* _Exercise directions_:
Count up the lines below containing the word "mneg", and give the result with no other words.

▼

Source: an optimization exercise on an open RTL-to-GDS flow (aim: small area, a short achievable clock period and few clock cycles per item). Production flows keep margins and buffers that such runs may drop. At most, simulation tests tie the RTL to the original design; equivalence was not proved. No functional check of the RTL was part of runs 2 to 4. Power figures rest on the tool's default switching activity, not on a simulated workload.

**flow/design.v**
```verilog
module enc1750_fmt #(
    parameter integer N    = 24,
    parameter integer X    = 8,
    parameter integer EMIN = -128,
    parameter integer EMAX = 127
) (
    input  wire               sign,   
    input  wire        [52:0] sig,    
    input  wire signed [11:0] e,      
    output wire       [N-1:0] m,      
    output wire       [X-1:0] xf      
);
    localparam [N-1:0] HALF = {2'b01, {(N - 2) {1'b0}}};
    wire [N-1:0] raw = sig[52:53-N];
    wire [N-1:0] m0 = {1'b0, raw[N-1:1]} + {{(N - 1) {1'b0}}, raw[0]};
    wire               ovf = m0[N-1];
    wire [N-1:0]       m1  = ovf ? HALF : m0;
    wire signed [11:0] e1  = ovf ? e + 12'sd1 : e;
    wire [N-1:0] mneg = sign ? (~m1 + {{(N - 1) {1'b0}}, 1'b1}) : m1;
    wire               norm = mneg[N-1] & mneg[N-2];
    wire [N-1:0]       mn   = norm ? {mneg[N-2:0], 1'b0} : mneg;
    wire signed [11:0] e2   = norm ? e1 - 12'sd1 : e1;
    wire signed [11:0] emin_c = EMIN;
    wire signed [11:0] emax_c = EMAX;
    wire signed [11:0] ec = (e2 > emax_c) ? emax_c : (e2 < emin_c) ? emin_c : e2;
    assign m  = mn;
    assign xf = ec[X-1:0];
endmodule
module enc1750_core (
    input  wire [63:0] value,
    input  wire  [7:0] width,
    output reg   [1:0] status,
    output reg   [2:0] nbytes,
    output reg  [47:0] data
);
    localparam [1:0] ST_OK = 2'd0, ST_INVALID_WIDTH = 2'd1, ST_NONFINITE = 2'd2;
    function [5:0] lzc52(input [51:0] x);
        integer i;
        begin
            lzc52 = 6'd52;
            for (i = 0; i < 52; i = i + 1)
                if (x[i]) lzc52 = 51 - i;
        end
    endfunction
    wire        s  = value[63];
    wire [10:0] be = value[62:52];
    wire [51:0] fr = value[51:0];
    wire nonfinite = (be == 11'h7ff);
    wire is_sub    = (be == 11'd0);       
    wire is_zero   = is_sub && (fr == 52'd0);
    wire [5:0]  lz      = lzc52(fr);
    wire [52:0] sig_sub = {1'b0, fr} << (lz + 6'd1);
    wire [52:0] sig     = is_sub ? sig_sub : {1'b1, fr};
    wire signed [11:0] e_norm = $signed({1'b0, be}) - 12'sd1022;
    wire signed [11:0] e_sub  = -12'sd1022 - $signed({6'd0, lz});
    wire signed [11:0] e      = is_zero ? 12'sd0 : (is_sub ? e_sub : e_norm);
    wire [9:0]  m16;
    wire [5:0]  x16;
    wire [23:0] m32;
    wire [7:0]  x32;
    wire [39:0] m48;
    wire [7:0]  x48;
    enc1750_fmt #(.N(10), .X(6), .EMIN(-32),  .EMAX(31))  u_f16 (.sign(s), .sig(sig), .e(e), .m(m16), .xf(x16));
    enc1750_fmt #(.N(24), .X(8), .EMIN(-128), .EMAX(127)) u_f32 (.sign(s), .sig(sig), .e(e), .m(m32), .xf(x32));
    enc1750_fmt #(.N(40), .X(8), .EMIN(-128), .EMAX(127)) u_f48 (.sign(s), .sig(sig), .e(e), .m(m48), .xf(x48));
    always @(*) begin
        status = ST_OK;
        nbytes = 3'd0;
        data   = 48'd0;
        case (width)
            8'd16: begin nbytes = 3'd2; data = {m16, x16, 32'd0}; end
            8'd32: begin nbytes = 3'd4; data = {m32, x32, 16'd0}; end
            8'd48: begin nbytes = 3'd6; data = {m48[39:16], x48, m48[15:0]}; end
            default: status = ST_INVALID_WIDTH;
        endcase
        if (status == ST_OK && nonfinite) begin
            status = ST_NONFINITE;
            nbytes = 3'd0;
            data   = 48'd0;
        end
    end
endmodule
module fp_encode_1750a (
    input  wire        clk,
    input  wire        rst,
    input  wire        in_valid,
    output wire        in_ready,
    input  wire [63:0] in_value,
    input  wire  [7:0] in_width,
    output wire        out_valid,
    input  wire        out_ready,
    output wire [47:0] out_data,
    output wire  [2:0] out_nbytes,
    output wire  [1:0] out_status
);
    localparam integer DEPTH = 3;
    reg        req_valid;
    reg [63:0] req_value;
    reg  [7:0] req_width;
    reg [52:0] fifo_mem [0:1];
    reg        rd_ptr;
    reg        wr_ptr;
    reg  [1:0] fifo_cnt;
    wire [1:0] rsp_status;
    wire [2:0] rsp_nbytes;
    wire [47:0] rsp_data;
    enc1750_core u_core (
        .value (req_value),
        .width (req_width),
        .status(rsp_status),
        .nbytes(rsp_nbytes),
        .data  (rsp_data)
    );
    wire [2:0] in_flight = {2'b00, req_valid} + {1'b0, fifo_cnt};
    assign in_ready  = !rst && (in_flight < DEPTH);
    assign out_valid = !rst && (fifo_cnt != 2'd0);
    wire pop    = out_valid && out_ready;
    wire push   = req_valid && ((fifo_cnt != 2'd2) || pop);
    wire accept = in_valid && in_ready;
    always @(posedge clk) begin
        if (rst) begin
            req_valid <= 1'b0;
        end else if (accept) begin
            req_valid <= 1'b1;
            req_value <= in_value;
            req_width <= in_width;
        end else if (push) begin
            req_valid <= 1'b0;
        end
    end
    always @(posedge clk) begin
        if (rst) begin
            rd_ptr   <= 1'b0;
            wr_ptr   <= 1'b0;
            fifo_cnt <= 2'd0;
        end else begin
            if (push) begin
                fifo_mem[wr_ptr] <= {rsp_status, rsp_nbytes, rsp_data};
                wr_ptr <= ~wr_ptr;
            end
            if (pop) rd_ptr <= ~rd_ptr;
            fifo_cnt <= fifo_cnt + {1'b0, push} - {1'b0, pop};
        end
    end
    assign {out_status, out_nbytes, out_data} = fifo_mem[rd_ptr];
endmodule
```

▲

* _Task answer_:
3